Problem details
Copy out each line containing "microns" from the entries below.

Entries provided
============================================================

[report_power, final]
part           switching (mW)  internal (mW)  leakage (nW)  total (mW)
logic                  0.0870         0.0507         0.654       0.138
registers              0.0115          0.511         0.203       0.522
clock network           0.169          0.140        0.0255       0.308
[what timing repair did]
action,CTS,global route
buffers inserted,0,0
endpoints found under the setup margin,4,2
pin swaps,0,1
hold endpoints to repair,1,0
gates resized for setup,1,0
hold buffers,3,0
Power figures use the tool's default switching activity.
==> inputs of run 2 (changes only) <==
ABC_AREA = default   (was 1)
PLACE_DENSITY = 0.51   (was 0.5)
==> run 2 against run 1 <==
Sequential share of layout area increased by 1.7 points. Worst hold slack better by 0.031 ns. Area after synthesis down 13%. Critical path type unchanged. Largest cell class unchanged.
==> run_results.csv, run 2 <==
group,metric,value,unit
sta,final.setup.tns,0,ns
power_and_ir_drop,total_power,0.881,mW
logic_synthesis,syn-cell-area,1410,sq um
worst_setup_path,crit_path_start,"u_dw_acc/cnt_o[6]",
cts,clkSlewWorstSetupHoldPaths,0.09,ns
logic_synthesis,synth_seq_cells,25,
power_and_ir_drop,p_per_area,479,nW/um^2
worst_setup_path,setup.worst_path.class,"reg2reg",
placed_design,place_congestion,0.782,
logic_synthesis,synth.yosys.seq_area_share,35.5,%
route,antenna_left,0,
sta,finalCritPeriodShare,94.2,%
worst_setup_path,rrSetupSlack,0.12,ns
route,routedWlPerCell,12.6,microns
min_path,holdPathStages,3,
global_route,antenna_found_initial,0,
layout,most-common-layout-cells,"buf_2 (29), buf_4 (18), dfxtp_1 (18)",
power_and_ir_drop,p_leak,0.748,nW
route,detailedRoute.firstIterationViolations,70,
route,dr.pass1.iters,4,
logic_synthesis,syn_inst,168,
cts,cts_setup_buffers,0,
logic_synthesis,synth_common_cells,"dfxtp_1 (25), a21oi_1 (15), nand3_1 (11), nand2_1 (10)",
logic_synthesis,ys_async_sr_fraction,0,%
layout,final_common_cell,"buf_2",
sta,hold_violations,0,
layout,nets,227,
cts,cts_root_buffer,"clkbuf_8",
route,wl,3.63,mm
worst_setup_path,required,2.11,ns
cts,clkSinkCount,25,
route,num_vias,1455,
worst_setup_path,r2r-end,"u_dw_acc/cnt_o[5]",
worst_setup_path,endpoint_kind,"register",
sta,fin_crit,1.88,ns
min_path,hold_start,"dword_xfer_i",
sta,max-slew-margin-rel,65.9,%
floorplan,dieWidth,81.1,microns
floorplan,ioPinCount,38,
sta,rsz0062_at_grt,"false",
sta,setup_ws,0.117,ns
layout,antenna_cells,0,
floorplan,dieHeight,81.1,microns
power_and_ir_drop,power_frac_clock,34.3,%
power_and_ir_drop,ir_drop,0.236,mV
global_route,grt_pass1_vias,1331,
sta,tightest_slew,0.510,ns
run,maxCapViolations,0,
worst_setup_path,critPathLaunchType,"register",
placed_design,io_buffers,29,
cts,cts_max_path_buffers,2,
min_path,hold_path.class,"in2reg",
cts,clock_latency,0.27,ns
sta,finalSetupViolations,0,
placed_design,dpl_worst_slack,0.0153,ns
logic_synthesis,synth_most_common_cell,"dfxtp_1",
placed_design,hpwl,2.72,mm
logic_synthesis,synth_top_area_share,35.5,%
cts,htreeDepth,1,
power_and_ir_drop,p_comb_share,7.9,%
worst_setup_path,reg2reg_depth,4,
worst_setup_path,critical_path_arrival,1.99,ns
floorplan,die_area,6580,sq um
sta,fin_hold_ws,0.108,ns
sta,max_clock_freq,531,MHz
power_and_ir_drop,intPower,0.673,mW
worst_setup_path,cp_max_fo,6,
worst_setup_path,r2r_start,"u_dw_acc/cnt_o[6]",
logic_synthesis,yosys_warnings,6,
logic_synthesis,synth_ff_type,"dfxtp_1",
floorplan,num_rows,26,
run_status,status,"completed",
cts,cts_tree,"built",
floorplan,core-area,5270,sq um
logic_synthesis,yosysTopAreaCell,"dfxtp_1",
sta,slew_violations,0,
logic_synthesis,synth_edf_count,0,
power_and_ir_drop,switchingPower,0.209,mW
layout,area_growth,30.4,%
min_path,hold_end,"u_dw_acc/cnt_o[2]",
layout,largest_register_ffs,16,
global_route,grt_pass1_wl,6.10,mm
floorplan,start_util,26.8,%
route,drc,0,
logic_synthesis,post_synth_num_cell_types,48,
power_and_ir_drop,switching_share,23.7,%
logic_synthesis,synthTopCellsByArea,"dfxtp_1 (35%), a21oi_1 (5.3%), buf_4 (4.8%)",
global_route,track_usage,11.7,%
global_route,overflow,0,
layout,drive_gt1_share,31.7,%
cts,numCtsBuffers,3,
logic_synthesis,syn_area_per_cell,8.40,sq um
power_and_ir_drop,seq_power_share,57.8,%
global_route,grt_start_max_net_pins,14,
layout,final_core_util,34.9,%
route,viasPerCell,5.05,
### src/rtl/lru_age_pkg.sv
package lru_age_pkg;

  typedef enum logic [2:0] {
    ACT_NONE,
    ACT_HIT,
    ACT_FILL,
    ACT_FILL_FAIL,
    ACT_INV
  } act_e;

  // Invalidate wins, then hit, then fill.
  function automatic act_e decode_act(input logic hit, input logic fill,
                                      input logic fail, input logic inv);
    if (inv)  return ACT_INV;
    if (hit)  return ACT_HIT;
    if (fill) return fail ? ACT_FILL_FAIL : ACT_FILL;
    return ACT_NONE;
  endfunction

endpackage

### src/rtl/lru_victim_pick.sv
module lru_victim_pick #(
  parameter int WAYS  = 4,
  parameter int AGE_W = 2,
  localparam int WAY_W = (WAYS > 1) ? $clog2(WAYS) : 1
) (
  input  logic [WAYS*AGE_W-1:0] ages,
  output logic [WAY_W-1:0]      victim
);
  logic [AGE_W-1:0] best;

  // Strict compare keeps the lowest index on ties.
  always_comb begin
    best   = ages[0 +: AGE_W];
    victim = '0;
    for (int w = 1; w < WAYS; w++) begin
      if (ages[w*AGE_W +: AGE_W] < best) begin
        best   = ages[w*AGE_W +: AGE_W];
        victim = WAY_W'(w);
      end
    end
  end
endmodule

============================================================

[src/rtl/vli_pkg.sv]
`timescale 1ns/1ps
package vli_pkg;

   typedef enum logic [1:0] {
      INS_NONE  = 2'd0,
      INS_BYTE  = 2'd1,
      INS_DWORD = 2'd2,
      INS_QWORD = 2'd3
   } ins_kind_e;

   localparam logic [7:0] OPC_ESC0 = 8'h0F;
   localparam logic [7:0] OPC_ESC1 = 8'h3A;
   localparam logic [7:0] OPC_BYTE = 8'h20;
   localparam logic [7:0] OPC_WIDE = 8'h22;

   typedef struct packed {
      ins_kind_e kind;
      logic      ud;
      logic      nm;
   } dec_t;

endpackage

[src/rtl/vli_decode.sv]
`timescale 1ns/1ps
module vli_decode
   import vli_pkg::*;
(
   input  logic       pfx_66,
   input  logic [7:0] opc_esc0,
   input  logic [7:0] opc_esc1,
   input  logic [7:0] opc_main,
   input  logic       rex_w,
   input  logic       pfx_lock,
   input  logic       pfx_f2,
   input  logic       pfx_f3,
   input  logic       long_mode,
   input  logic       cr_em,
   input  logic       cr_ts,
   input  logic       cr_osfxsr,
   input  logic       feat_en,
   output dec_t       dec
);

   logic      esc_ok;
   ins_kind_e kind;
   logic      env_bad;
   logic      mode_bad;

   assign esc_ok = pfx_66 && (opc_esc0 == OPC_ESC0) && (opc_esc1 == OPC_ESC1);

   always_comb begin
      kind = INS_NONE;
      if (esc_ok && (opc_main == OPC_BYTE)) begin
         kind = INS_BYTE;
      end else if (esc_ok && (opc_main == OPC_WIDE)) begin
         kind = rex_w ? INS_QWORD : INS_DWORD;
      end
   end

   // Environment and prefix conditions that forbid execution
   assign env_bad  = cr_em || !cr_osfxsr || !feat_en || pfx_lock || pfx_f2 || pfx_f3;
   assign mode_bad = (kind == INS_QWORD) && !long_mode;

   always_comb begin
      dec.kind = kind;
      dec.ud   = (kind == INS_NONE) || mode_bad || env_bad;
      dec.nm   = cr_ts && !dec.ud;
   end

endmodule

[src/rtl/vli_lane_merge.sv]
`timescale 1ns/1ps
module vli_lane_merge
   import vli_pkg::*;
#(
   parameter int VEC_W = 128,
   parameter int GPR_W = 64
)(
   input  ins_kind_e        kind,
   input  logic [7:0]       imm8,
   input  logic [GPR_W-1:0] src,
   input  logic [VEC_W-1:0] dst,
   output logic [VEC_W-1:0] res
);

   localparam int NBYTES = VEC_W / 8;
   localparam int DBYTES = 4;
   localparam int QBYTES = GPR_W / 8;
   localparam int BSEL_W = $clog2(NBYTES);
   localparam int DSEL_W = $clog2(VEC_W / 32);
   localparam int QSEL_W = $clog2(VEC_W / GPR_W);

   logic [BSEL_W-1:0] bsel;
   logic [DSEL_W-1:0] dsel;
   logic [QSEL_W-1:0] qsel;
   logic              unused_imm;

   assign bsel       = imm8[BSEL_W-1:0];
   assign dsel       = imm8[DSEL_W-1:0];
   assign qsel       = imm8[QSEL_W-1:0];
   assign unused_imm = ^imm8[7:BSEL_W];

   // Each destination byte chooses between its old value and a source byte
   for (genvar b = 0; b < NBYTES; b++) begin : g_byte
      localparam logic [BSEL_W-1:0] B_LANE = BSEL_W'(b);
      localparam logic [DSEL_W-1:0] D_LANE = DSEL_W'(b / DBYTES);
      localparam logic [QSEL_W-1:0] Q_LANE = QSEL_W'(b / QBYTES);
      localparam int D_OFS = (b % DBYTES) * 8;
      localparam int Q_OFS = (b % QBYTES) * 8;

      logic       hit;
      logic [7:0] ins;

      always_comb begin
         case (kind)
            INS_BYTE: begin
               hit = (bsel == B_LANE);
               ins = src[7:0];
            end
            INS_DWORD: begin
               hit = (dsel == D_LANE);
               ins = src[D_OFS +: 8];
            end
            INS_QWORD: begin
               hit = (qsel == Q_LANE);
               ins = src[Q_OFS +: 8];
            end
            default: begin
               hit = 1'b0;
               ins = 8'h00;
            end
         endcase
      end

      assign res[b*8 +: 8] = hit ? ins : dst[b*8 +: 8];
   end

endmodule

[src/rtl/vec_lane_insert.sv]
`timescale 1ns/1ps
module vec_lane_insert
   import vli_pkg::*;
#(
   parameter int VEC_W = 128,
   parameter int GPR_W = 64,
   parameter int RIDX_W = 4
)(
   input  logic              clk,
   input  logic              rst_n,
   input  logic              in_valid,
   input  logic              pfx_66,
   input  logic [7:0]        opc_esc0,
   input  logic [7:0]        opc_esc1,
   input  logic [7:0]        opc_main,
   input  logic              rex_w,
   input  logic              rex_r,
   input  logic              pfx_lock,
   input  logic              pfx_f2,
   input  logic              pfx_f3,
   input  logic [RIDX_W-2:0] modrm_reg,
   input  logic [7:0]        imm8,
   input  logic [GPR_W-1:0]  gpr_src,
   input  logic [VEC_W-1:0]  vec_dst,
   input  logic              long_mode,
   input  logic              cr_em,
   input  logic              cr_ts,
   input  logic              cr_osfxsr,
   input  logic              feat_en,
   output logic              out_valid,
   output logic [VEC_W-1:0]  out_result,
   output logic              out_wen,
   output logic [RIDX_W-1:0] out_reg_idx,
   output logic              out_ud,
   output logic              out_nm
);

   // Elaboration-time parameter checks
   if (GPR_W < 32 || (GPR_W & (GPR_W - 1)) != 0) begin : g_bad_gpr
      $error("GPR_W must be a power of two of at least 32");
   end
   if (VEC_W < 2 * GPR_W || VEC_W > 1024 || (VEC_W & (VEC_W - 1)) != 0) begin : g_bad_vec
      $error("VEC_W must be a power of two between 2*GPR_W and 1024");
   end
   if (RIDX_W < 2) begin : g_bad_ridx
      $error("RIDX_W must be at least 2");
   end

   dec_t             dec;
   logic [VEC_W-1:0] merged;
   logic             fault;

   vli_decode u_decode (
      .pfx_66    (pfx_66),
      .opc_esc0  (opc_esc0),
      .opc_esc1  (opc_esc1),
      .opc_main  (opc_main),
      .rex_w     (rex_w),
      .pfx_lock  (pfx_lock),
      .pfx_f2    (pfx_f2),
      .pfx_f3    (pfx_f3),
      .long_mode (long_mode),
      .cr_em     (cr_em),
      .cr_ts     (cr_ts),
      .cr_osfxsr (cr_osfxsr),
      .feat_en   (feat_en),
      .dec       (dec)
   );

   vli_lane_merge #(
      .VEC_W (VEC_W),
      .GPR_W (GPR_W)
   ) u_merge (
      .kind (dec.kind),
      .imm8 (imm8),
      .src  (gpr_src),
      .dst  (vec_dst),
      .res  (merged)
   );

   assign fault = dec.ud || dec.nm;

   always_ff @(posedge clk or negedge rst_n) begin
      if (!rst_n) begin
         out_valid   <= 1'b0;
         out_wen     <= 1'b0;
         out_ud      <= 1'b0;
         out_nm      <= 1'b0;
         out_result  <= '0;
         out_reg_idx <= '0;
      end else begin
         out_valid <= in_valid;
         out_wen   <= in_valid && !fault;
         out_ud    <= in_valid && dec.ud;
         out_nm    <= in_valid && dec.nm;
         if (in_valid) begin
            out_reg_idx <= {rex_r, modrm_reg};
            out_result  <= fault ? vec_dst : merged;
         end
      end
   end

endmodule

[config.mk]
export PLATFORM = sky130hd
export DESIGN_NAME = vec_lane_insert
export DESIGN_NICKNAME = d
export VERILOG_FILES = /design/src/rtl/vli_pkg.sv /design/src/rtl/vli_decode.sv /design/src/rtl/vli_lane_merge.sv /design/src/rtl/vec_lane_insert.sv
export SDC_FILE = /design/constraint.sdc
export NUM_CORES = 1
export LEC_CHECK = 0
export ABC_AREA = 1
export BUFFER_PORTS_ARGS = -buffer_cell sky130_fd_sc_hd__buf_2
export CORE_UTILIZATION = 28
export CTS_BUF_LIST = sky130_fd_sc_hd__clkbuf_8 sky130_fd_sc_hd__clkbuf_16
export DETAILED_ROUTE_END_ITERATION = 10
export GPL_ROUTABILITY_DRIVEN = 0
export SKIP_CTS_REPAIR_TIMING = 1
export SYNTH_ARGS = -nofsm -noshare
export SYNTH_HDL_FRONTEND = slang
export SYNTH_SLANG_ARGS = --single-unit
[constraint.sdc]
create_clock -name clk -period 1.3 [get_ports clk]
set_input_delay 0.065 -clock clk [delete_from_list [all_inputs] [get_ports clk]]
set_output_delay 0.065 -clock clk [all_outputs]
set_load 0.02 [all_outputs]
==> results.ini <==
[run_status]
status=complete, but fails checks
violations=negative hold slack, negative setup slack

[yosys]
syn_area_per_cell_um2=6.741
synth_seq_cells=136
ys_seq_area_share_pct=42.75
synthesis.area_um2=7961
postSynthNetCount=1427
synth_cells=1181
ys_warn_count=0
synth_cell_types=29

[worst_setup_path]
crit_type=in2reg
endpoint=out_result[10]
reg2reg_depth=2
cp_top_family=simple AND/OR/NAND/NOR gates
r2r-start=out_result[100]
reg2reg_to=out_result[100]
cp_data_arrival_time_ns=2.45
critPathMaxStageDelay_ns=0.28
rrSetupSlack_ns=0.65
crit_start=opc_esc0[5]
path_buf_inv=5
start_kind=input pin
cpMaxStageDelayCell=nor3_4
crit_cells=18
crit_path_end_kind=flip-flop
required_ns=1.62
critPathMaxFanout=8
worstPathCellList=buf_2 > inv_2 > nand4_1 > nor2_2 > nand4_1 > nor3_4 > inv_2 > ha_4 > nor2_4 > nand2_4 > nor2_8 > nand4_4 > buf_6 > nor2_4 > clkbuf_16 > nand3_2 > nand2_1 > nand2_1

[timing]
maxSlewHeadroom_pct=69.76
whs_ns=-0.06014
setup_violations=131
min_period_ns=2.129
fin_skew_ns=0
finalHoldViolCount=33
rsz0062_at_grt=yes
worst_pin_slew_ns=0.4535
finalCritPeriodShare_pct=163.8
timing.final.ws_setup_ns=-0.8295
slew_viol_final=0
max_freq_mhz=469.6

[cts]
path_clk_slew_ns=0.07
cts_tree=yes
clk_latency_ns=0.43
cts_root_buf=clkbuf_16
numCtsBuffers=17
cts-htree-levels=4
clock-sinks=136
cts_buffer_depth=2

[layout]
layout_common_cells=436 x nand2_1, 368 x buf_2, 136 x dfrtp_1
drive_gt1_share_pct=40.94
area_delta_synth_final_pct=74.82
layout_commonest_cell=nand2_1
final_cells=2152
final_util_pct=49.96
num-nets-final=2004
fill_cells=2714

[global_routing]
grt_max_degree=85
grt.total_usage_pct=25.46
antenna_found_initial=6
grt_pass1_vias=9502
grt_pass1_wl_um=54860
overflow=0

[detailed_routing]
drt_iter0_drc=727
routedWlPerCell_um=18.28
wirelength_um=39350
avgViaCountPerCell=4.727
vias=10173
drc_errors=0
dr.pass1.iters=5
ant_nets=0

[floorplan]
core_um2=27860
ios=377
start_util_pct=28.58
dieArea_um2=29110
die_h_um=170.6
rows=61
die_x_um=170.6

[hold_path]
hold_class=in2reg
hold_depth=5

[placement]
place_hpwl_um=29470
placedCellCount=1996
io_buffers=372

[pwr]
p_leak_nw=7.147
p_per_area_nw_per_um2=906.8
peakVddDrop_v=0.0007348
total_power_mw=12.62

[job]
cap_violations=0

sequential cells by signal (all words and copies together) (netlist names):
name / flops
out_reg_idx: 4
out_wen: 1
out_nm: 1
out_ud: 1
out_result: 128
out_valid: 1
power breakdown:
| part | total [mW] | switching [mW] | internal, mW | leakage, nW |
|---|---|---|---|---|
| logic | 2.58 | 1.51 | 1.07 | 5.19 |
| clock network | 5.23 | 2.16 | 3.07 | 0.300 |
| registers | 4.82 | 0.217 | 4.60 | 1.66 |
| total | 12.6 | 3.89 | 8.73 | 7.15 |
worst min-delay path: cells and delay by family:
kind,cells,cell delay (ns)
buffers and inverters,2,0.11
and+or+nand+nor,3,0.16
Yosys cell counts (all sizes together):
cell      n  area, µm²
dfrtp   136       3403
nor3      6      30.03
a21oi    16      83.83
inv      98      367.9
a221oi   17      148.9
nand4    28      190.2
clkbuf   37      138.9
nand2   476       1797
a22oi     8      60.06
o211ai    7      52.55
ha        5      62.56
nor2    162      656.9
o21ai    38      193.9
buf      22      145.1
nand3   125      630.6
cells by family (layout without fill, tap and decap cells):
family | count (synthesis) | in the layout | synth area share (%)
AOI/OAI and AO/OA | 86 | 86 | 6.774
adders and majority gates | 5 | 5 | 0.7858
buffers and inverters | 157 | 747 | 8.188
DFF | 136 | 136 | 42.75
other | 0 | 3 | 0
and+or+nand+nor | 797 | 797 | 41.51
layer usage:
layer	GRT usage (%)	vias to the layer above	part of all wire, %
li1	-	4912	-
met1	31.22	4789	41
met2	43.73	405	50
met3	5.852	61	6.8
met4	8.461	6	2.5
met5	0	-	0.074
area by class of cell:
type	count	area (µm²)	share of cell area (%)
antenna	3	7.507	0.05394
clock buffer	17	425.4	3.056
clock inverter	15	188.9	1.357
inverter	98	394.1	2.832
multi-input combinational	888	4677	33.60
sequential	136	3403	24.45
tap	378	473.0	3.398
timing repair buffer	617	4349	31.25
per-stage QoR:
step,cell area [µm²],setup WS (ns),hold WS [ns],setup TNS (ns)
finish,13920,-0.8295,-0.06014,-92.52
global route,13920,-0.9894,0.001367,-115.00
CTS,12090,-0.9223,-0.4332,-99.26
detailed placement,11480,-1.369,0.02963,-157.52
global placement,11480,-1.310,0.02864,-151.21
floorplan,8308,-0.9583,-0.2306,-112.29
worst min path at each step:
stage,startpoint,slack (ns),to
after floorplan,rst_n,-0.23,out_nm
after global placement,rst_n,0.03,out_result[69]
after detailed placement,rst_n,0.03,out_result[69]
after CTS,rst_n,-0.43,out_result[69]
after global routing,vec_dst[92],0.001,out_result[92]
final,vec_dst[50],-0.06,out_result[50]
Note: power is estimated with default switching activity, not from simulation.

============================================================

Solution
route,routedWlPerCell,12.6,microns
floorplan,dieWidth,81.1,microns
floorplan,dieHeight,81.1,microns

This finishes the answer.